The stretch from the line with "die_w_um = 63.5" through the line with "finalHoldViolCount = 0" in the records below: write it out exactly, and nothing else.

[Data excerpts Boundary: Start]

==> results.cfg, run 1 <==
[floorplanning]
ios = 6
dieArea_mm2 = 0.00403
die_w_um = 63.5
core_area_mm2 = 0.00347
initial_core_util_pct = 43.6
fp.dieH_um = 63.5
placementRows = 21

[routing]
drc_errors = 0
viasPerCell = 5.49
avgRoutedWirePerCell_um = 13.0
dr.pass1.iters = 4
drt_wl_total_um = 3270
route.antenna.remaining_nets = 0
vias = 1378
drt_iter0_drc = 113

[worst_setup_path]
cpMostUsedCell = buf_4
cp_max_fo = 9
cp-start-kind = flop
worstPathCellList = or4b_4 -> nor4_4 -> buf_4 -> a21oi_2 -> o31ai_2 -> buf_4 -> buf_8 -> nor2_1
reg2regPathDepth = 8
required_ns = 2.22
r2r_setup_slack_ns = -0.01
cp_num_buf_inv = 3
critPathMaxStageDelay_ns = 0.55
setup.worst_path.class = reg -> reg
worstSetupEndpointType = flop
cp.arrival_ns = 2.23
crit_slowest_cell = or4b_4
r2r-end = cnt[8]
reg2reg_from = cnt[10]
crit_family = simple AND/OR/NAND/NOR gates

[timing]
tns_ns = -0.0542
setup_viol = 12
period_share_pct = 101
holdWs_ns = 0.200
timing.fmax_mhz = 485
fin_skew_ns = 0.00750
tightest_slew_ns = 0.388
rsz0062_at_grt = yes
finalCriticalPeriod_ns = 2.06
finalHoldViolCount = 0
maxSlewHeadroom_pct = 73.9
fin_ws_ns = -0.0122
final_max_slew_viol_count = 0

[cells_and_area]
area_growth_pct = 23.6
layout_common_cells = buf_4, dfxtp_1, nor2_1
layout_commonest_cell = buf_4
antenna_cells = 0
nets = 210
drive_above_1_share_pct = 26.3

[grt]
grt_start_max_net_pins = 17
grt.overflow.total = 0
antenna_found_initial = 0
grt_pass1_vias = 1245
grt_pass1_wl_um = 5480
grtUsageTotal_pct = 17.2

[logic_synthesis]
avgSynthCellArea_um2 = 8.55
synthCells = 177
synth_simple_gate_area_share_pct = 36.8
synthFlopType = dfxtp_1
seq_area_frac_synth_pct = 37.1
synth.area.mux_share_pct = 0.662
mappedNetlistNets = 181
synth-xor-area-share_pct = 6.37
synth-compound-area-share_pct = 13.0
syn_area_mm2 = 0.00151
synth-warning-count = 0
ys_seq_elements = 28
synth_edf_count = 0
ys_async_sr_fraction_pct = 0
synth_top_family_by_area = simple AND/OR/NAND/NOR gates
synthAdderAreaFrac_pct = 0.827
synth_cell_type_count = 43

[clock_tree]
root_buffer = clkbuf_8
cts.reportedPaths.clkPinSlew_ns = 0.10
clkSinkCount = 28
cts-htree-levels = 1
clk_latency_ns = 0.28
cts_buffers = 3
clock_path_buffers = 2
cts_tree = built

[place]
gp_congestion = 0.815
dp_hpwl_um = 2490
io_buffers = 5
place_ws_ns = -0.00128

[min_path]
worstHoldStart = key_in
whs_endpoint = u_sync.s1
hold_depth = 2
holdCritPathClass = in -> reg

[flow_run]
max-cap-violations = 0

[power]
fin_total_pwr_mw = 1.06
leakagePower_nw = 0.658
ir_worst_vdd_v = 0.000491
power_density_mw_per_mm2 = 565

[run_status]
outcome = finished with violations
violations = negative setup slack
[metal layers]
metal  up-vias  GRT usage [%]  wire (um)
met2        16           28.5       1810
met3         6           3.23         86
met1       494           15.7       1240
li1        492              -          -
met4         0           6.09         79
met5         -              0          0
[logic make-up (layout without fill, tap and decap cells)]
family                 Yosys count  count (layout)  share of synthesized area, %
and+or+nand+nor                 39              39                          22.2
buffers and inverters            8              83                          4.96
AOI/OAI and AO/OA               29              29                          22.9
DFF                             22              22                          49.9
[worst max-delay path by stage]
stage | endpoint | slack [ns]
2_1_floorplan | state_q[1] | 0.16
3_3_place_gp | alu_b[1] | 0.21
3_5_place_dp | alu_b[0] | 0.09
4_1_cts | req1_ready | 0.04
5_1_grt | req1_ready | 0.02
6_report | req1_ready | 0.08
$ cat src/rtl/trap_ctrl.sv
`default_nettype none
// ============================================================================
// Module      : trap_ctrl
// Description : Machine-mode trap sequencer. Accepts one event per cycle
//               from decode while idle (exception > timer interrupt > mret).
//               For traps it saves mepc/mcause/mstatus in SAVE and then
//               redirects fetch to mtvec in REDIRECT. For mret it restores
//               mstatus and redirects fetch to mepc in a single RET cycle.
//               Fetch/decode are stalled while an event is accepted or being
//               sequenced.
//
// Ports       : clk            rising-edge clock
//               rst            synchronous active-high reset
//               exc_valid      synchronous exception request from decode
//               exc_cause[3:0] exception code accompanying exc_valid
//               cur_pc[31:0]   PC of the instruction in decode
//               mret_valid     mret in decode
//               timer_irq      level-sensitive machine timer interrupt
//               csr_mstatus    current mstatus
//               csr_mtvec      current mtvec
//               csr_mepc       current mepc
//               mepc_we / mepc_wdata       mepc write port
//               mcause_we / mcause_wdata   mcause write port
//               mstatus_we / mstatus_wdata mstatus write port
//               redirect_valid / redirect_pc  fetch redirect
//               stall          hold fetch/decode
//
// Revision    : 1.0 - initial release
// ============================================================================
module trap_ctrl (
    input  logic        clk,
    input  logic        rst,
    input  logic        exc_valid,
    input  logic [3:0]  exc_cause,
    input  logic [31:0] cur_pc,
    input  logic        mret_valid,
    input  logic        timer_irq,
    input  logic [31:0] csr_mstatus,
    input  logic [31:0] csr_mtvec,
    input  logic [31:0] csr_mepc,
    output logic        mepc_we,
    output logic        mcause_we,
    output logic        mstatus_we,
    output logic [31:0] mepc_wdata,
    output logic [31:0] mcause_wdata,
    output logic [31:0] mstatus_wdata,
    output logic        redirect_valid,
    output logic [31:0] redirect_pc,
    output logic        stall
);

    // ------------------------------------------------------------------------
    // Constants
    // ------------------------------------------------------------------------
    localparam logic [1:0]  c_IDLE      = 2'd0;
    localparam logic [1:0]  c_SAVE      = 2'd1;
    localparam logic [1:0]  c_REDIRECT  = 2'd2;
    localparam logic [1:0]  c_RET       = 2'd3;

    localparam logic [31:0] c_IRQ_CAUSE = 32'h8000_0007;
    // Offset of the timer-interrupt slot in a vectored table (4 * cause 7)
    localparam logic [31:0] c_VEC_OFFS  = 32'd28;
    localparam logic [3:0]  c_TIMER_ID  = 4'd7;

    // mstatus bit positions
    localparam int          c_MIE       = 3;
    localparam int          c_MPIE      = 7;

    // ------------------------------------------------------------------------
    // State
    // ------------------------------------------------------------------------
    logic [1:0]  r_state;
    logic [3:0]  r_cause;
    logic [31:0] r_pc;
    logic        r_is_irq;

    // ------------------------------------------------------------------------
    // Event qualification (only meaningful in IDLE)
    // ------------------------------------------------------------------------
    logic w_idle;
    logic w_irq_pending;
    logic w_take_exc;
    logic w_take_irq;
    logic w_take_mret;

    assign w_idle        = (r_state == c_IDLE);
    assign w_irq_pending = timer_irq & csr_mstatus[c_MIE];
    assign w_take_exc    = w_idle & exc_valid;
    assign w_take_irq    = w_idle & ~exc_valid & w_irq_pending;
    assign w_take_mret   = w_idle & ~exc_valid & ~w_irq_pending & mret_valid;

    // Low bits of mepc are ignored on return; keep them visibly consumed.
    logic w_unused;
    assign w_unused = ^csr_mepc[1:0];

    // ------------------------------------------------------------------------
    // Sequencer
    // ------------------------------------------------------------------------
    always_ff @(posedge clk) begin
        if (rst) begin
            r_state  <= c_IDLE;
            r_cause  <= 4'd0;
            r_pc     <= 32'd0;
            r_is_irq <= 1'b0;
        end else begin
            case (r_state)
                c_IDLE: begin
                    if (w_take_exc) begin
                        r_cause  <= exc_cause;
                        r_pc     <= cur_pc;
                        r_is_irq <= 1'b0;
                        r_state  <= c_SAVE;
                    end else if (w_take_irq) begin
                        r_cause  <= c_TIMER_ID;
                        r_pc     <= cur_pc;
                        r_is_irq <= 1'b1;
                        r_state  <= c_SAVE;
                    end else if (w_take_mret) begin
                        r_state  <= c_RET;
                    end
                end
                c_SAVE:     r_state <= c_REDIRECT;
                c_REDIRECT: r_state <= c_IDLE;
                c_RET:      r_state <= c_IDLE;
                default:    r_state <= c_IDLE;
            endcase
        end
    end

    // ------------------------------------------------------------------------
    // Write data / redirect target computation
    // ------------------------------------------------------------------------
    logic [31:0] w_trap_mstatus;
    logic [31:0] w_ret_mstatus;
    logic [31:0] w_tvec_base;
    logic [31:0] w_trap_target;

    always_comb begin
        // Trap entry: MPIE <- MIE, MIE <- 0, MPP <- M
        w_trap_mstatus          = csr_mstatus;
        w_trap_mstatus[c_MPIE]  = csr_mstatus[c_MIE];
        w_trap_mstatus[c_MIE]   = 1'b0;
        w_trap_mstatus[12:11]   = 2'b11;

        // Return: MIE <- MPIE, MPIE <- 1, MPP stays M (M-only core)
        w_ret_mstatus           = csr_mstatus;
        w_ret_mstatus[c_MIE]    = csr_mstatus[c_MPIE];
        w_ret_mstatus[c_MPIE]   = 1'b1;
        w_ret_mstatus[12:11]    = 2'b11;
    end

    assign w_tvec_base   = {csr_mtvec[31:2], 2'b00};
    // Vectored mode only relocates interrupts; the add wraps naturally.
    assign w_trap_target = ((csr_mtvec[1:0] == 2'b01) && r_is_irq)
                         ? (w_tvec_base + c_VEC_OFFS)
                         : w_tvec_base;

    // ------------------------------------------------------------------------
    // Outputs: decoded from state; everything forced low while in reset so
    // nothing leaks out of an aborted sequence.
    // ------------------------------------------------------------------------
    always_comb begin
        mepc_we        = 1'b0;
        mcause_we      = 1'b0;
        mstatus_we     = 1'b0;
        mepc_wdata     = 32'd0;
        mcause_wdata   = 32'd0;
        mstatus_wdata  = 32'd0;
        redirect_valid = 1'b0;
        redirect_pc    = 32'd0;
        stall          = 1'b0;

        if (!rst) begin
            case (r_state)
                c_IDLE: begin
                    stall = w_take_exc | w_take_irq | w_take_mret;
                end
                c_SAVE: begin
                    stall         = 1'b1;
                    mepc_we       = 1'b1;
                    mcause_we     = 1'b1;
                    mstatus_we    = 1'b1;
                    mepc_wdata    = {r_pc[31:2], 2'b00};
                    mcause_wdata  = r_is_irq ? c_IRQ_CAUSE : {28'd0, r_cause};
                    mstatus_wdata = w_trap_mstatus;
                end
                c_REDIRECT: begin
                    stall          = 1'b1;
                    redirect_valid = 1'b1;
                    redirect_pc    = w_trap_target;
                end
                c_RET: begin
                    stall          = 1'b1;
                    mstatus_we     = 1'b1;
                    mstatus_wdata  = w_ret_mstatus;
                    redirect_valid = 1'b1;
                    redirect_pc    = {csr_mepc[31:2], 2'b00};
                end
                default: begin
                    stall = 1'b0;
                end
            endcase
        end
    end

endmodule
`default_nettype wire
--- src/rtl/branch_decoder_unit.sv ---
// Next-PC source selection for PoliRISC-V, with a registered copy of the selection.
// Define BRANCH_DECODER_UNIT_STATS_EN to add the taken conditional-branch counter.
package branch_decoder_unit_pkg;
   typedef enum logic [2:0] {
      NoBranch   = 3'd0,
      Mret       = 3'd1,
      Sret       = 3'd2,
      Jump       = 3'd3,
      CondBranch = 3'd4
   } branch_t;

   typedef enum logic [2:0] {
      Beq  = 3'd0,
      Bne  = 3'd1,
      Blt  = 3'd2,
      Bge  = 3'd3,
      Bltu = 3'd4,
      Bgeu = 3'd5
   } cond_branch_t;

   typedef enum logic [1:0] {
      PcPlus4             = 2'd0,
      Mepc                = 2'd1,
      Sepc                = 2'd2,
      PcOrReadDataPlusImm = 2'd3
   } pc_src_t;
endpackage

module branch_decoder_unit
   import branch_decoder_unit_pkg::*;
#(
   parameter int unsigned Width = 64
) (
   input  logic               clock,
   input  logic               reset,
   input  branch_t            branch_type,
   input  cond_branch_t       cond_branch_type,
   input  logic [Width-1:0]   read_data_1,
   input  logic [Width-1:0]   read_data_2,
   output pc_src_t            pc_src,
   output pc_src_t            pc_src_q,
   output logic [31:0]        taken_count
);

   logic cond_taken;

   always_comb begin
      cond_taken = 1'b0;
      case (cond_branch_type)
         Beq:     cond_taken = (read_data_1 == read_data_2);
         Bne:     cond_taken = (read_data_1 != read_data_2);
         Blt:     cond_taken = ($signed(read_data_1) <  $signed(read_data_2));
         Bge:     cond_taken = ($signed(read_data_1) >= $signed(read_data_2));
         Bltu:    cond_taken = (read_data_1 <  read_data_2);
         Bgeu:    cond_taken = (read_data_1 >= read_data_2);
         default: cond_taken = 1'b0;
      endcase
   end

   always_comb begin
      pc_src = PcPlus4;
      case (branch_type)
         NoBranch:   pc_src = PcPlus4;
         Mret:       pc_src = Mepc;
         Sret:       pc_src = Sepc;
         Jump:       pc_src = PcOrReadDataPlusImm;
         CondBranch: pc_src = cond_taken ? PcOrReadDataPlusImm : PcPlus4;
         default:    pc_src = PcPlus4;
      endcase
   end

   always_ff @(posedge clock) begin
      if (reset) pc_src_q <= PcPlus4;
      else       pc_src_q <= pc_src;
   end

`ifdef BRANCH_DECODER_UNIT_STATS_EN
   logic [31:0] taken_count_q;
   logic [31:0] taken_count_d;

   // Only conditional branches count; jumps also select PcOrReadDataPlusImm.
   always_comb begin
      taken_count_d = taken_count_q;
      if (branch_type == CondBranch && pc_src == PcOrReadDataPlusImm)
         taken_count_d = taken_count_q + 32'd1;
   end

   always_ff @(posedge clock) begin
      if (reset) taken_count_q <= '0;
      else       taken_count_q <= taken_count_d;
   end

   assign taken_count = taken_count_q;
`else
   assign taken_count = '0;
`endif

endmodule

--- config.mk ---
export PLATFORM = sky130hd
export DESIGN_NAME = branch_decoder_unit
export DESIGN_NICKNAME = d
export VERILOG_FILES = /design/src/rtl/branch_decoder_unit.sv
export SDC_FILE = /design/constraint.sdc
export NUM_CORES = 1
export LEC_CHECK = 0
export BUFFER_PORTS_ARGS = -buffer_cell sky130_fd_sc_hd__buf_2
export CORE_ASPECT_RATIO = 2
export CORE_MARGIN = 5
export CORE_UTILIZATION = 37
export CTS_CLUSTER_DIAMETER = 100
export DETAILED_ROUTE_END_ITERATION = 16
export HOLD_SLACK_MARGIN = 0.1
export PLACE_DENSITY_LB_ADDON = 0.25
export SLEW_MARGIN = 25
export SYNTH_ARGS = -nofsm -noshare
export SYNTH_HDL_FRONTEND = slang
export SYNTH_SLANG_ARGS = --single-unit
--- constraint.sdc ---
create_clock -name clock -period 2.89 [get_ports clock]
set_clock_uncertainty 0.15 [all_clocks]
set_input_delay 0.4335 -clock clock [delete_from_list [all_inputs] [get_ports clock]]
set_output_delay 0.4335 -clock clock [all_outputs]
set_load 0.05 [all_outputs]
; ---- Word-level counts from Yosys, hierarchy flattened
; Index checks and enable logic that the tools add are counted.
[op_classes]
reduce_logical = 1
mux = 3
n_bitwise = 0
div = 0
eq_ne = 11
shift = 0
magnitude_cmp = 4
addsub = 0
multipliers = 0
[ops]
columns = cell, n
row1 = $ge A64 B64 Y1, 2
row2 = $lt A64 B64 Y1, 2
row3 = $eq A64 B64 Y1, 1
row4 = $ne A64 B64 Y1, 1
row5 = $eq A3 B2 Y1 const B, 4
row6 = $eq A3 B3 Y1 const B, 3
row7 = $pmux W2 S4, 1
row8 = $eq A3 B1 Y1 const B, 2
row9 = $pmux W1 S6, 1
row10 = $logic_not A3 Y1, 1
row11 = $mux W2, 1
[totals]
latchBits = 0
reg_bits = 2
memories = 0
ramBits = 0
romBits = 0

; ---- Depth between registers and ports, before layout
[depth]
ltp_word = 4
depth_mapped = 11
mapped_depth_nobuf = 10

; ---- Worst setup path after synthesis
; No wires, ideal clock.
[synth_path]
path_kind = in2out
from = input read_data_2[54]
to = output pc_src[0]
cell_stages = 11
arrival_ns = 2.916
slack_ns = -0.609
t_required_ns = 2.307
cell_sequence = inv_1 -> ha_1 -> a21oi_2 -> nand2_1 -> a221o_1 -> a2111o_1 -> a211oi_2 -> and2_1 -> buf_6 -> mux2i_1 -> o21ai_1
[synth_between]
elab_chain_cells = 4
[synth_rtl]
columns = element, line
row1 = "start, declared", 39  ; input logic [Width-1:0] read_data_2,
row2 = "$ge A64 B64 Y1, or another cell as far along", 55  ; Bgeu: cond_taken = (read_data_1 >= read_data_2);
row3 = $pmux W1 S6 *, 49  ; case (cond_branch_type)
row4 = $mux W2 *, 67  ; CondBranch: pc_src = cond_taken ? PcOrReadDataPlusImm : PcPlus4;
row5 = $pmux W2 S4 *, 62  ; case (branch_type)
row6 = "end, declared", 40  ; output pc_src_t pc_src,
; Mark *: on every way between the ends. The rest lies on a longest branch, timed or not.

; ---- Worst setup path after layout
[layout_path]
from = input read_data_2[14]
to = output pc_src[1]
; Same word-level chain as after synthesis.

==> impl_metrics.toml <==
[route]
wl_met1_mm = 2.16
vias = 2603
wirelength_mm = 6.67
wl_met2_mm = 3.83
top_layer = "met4"
route.detailed.drc = 0
detail-route-antenna-nets = 0
first_pass_iters = 4
dr_wl_met3_um = 557
drtIter0Drc = 67
post_drt_wl_per_cell_um = 12.4
via_per_inst = 4.86

[die]
die_y_um = 118
core_area_um2 = 5710
start_util_pct = 37.7
num_io_pins = 172
die_x_um = 63.9
num_rows = 39
die-area_um2 = 7530

[timing]
slew_violations = 0
min_period_over_period_pct = 115
fmax_mhz = 301
setup_violations = 4
rsz0062_at_grt = "yes"
period_minus_slack_ns = 3.33
fin_hold_ws_ns = 0.274
fin_ws_ns = -0.435
hold_viol = 0

[placement]
post_dp_cell_area_um2 = 3160
gp_congestion = 0.793
port_buffers = 139
dp_hpwl_mm = 5.91

[worst_setup_path]
worst-path-buf-inv = 4
cp_data_required_time_ns = 2.31
cp-end-kind = "primary output"
cp_common_cell = "nand4_1"
critPathMaxStageDelay_ns = 0.54
cp_top_family = "simple AND/OR/NAND/NOR gates"
crit_type = "input port to primary output"
cp_max_fo = 3
worstSetupStartpointType = "input port"
slowest_stage = "or4b_1"
worstPathArrival_ns = 2.74
worstPathCellList = "buf_2, inv_1, ha_4, nand4_1, nor4_2, buf_4, nand4_1, or4b_1, nand4_1, a211oi_2, a21oi_4, o21ai_4, buf_6"

[final_layout]
n_antenna_cell = 0
areaGrowthSynthToFinish_pct = 68.6
stdcell_area_um2 = 3620
drive_above_1_share_pct = 50.3
largestRegisters = "pc_src_q x2"
largest_register = "pc_src_q"
fin_util_pct = 63.5
largest_reg_flops = 2
num-nets-final = 677

[logic_synthesis]
synth_seq_area_share_pct = 1.86
yosys.area_share.simple_pct = 19.3
synth_mux_area_share_pct = 0.466
yosys_warnings = 0
synth-edff-count = 0
synth-seq-cells = 2
synthAdderAreaFrac_pct = 37.3
synth.largest_area_cell = "ha_1"
synth-compound-area-share_pct = 17.6
syn_area_per_cell_um2 = 7.26
ys_types = 36
ys_async_sr_fraction_pct = 0
yosys.area.top_type_share_pct = 37.3
ys.flop_type = "dfxtp_1"
synth_area_um2 = 2150
synth_cells = 296
synthXorXnorAreaFrac_pct = 0
ys_top_cells_by_area = "ha_1 (37%), inv_1 (12%), buf_4 (11%), a21oi_1 (6.1%), nand4_1 (5.2%)"
synth_top_family_by_area = "adder cells"

[global_route]
grt.overflow.total = 0
grt_max_degree = 11
grt_pass1_vias = 2686
grtUsageTotal_pct = 16.4
antenna_found_initial = 0
grt_pass1_wl_mm = 10.6

[clocking]
cts_tree = "done"
clkTransAtPathRegs_ns = 0.03
cts_root_buf = "clkbuf_16"
cts_buffer_depth = 2
numCtsBuffers = 3
h-tree-depth = 1
numClockSinks = 2

[pwr]
finalPower_mw = 0.795
power_density_nw_per_um2 = 220
peakVddDrop_mv = 0.442
combPwrFrac_pct = 70.0
seqPwrFrac_pct = 3.8
switching_share_pct = 42.3
p_int_mw = 0.459
power.switching_mw = 0.336
p_leak_nw = 2.01
clockPowerShare_pct = 26.3

[min_path]
min-delay-path-class = "input port to flop"

[flow_run]
drv_cap = 0

[status]
status = "finished with violations"
violations = "setup timing"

[Data excerpts Boundary: End]

Task answer:
die_w_um = 63.5
core_area_mm2 = 0.00347
initial_core_util_pct = 43.6
fp.dieH_um = 63.5
placementRows = 21

[routing]
drc_errors = 0
viasPerCell = 5.49
avgRoutedWirePerCell_um = 13.0
dr.pass1.iters = 4
drt_wl_total_um = 3270
route.antenna.remaining_nets = 0
vias = 1378
drt_iter0_drc = 113

[worst_setup_path]
cpMostUsedCell = buf_4
cp_max_fo = 9
cp-start-kind = flop
worstPathCellList = or4b_4 -> nor4_4 -> buf_4 -> a21oi_2 -> o31ai_2 -> buf_4 -> buf_8 -> nor2_1
reg2regPathDepth = 8
required_ns = 2.22
r2r_setup_slack_ns = -0.01
cp_num_buf_inv = 3
critPathMaxStageDelay_ns = 0.55
setup.worst_path.class = reg -> reg
worstSetupEndpointType = flop
cp.arrival_ns = 2.23
crit_slowest_cell = or4b_4
r2r-end = cnt[8]
reg2reg_from = cnt[10]
crit_family = simple AND/OR/NAND/NOR gates

[timing]
tns_ns = -0.0542
setup_viol = 12
period_share_pct = 101
holdWs_ns = 0.200
timing.fmax_mhz = 485
fin_skew_ns = 0.00750
tightest_slew_ns = 0.388
rsz0062_at_grt = yes
finalCriticalPeriod_ns = 2.06
finalHoldViolCount = 0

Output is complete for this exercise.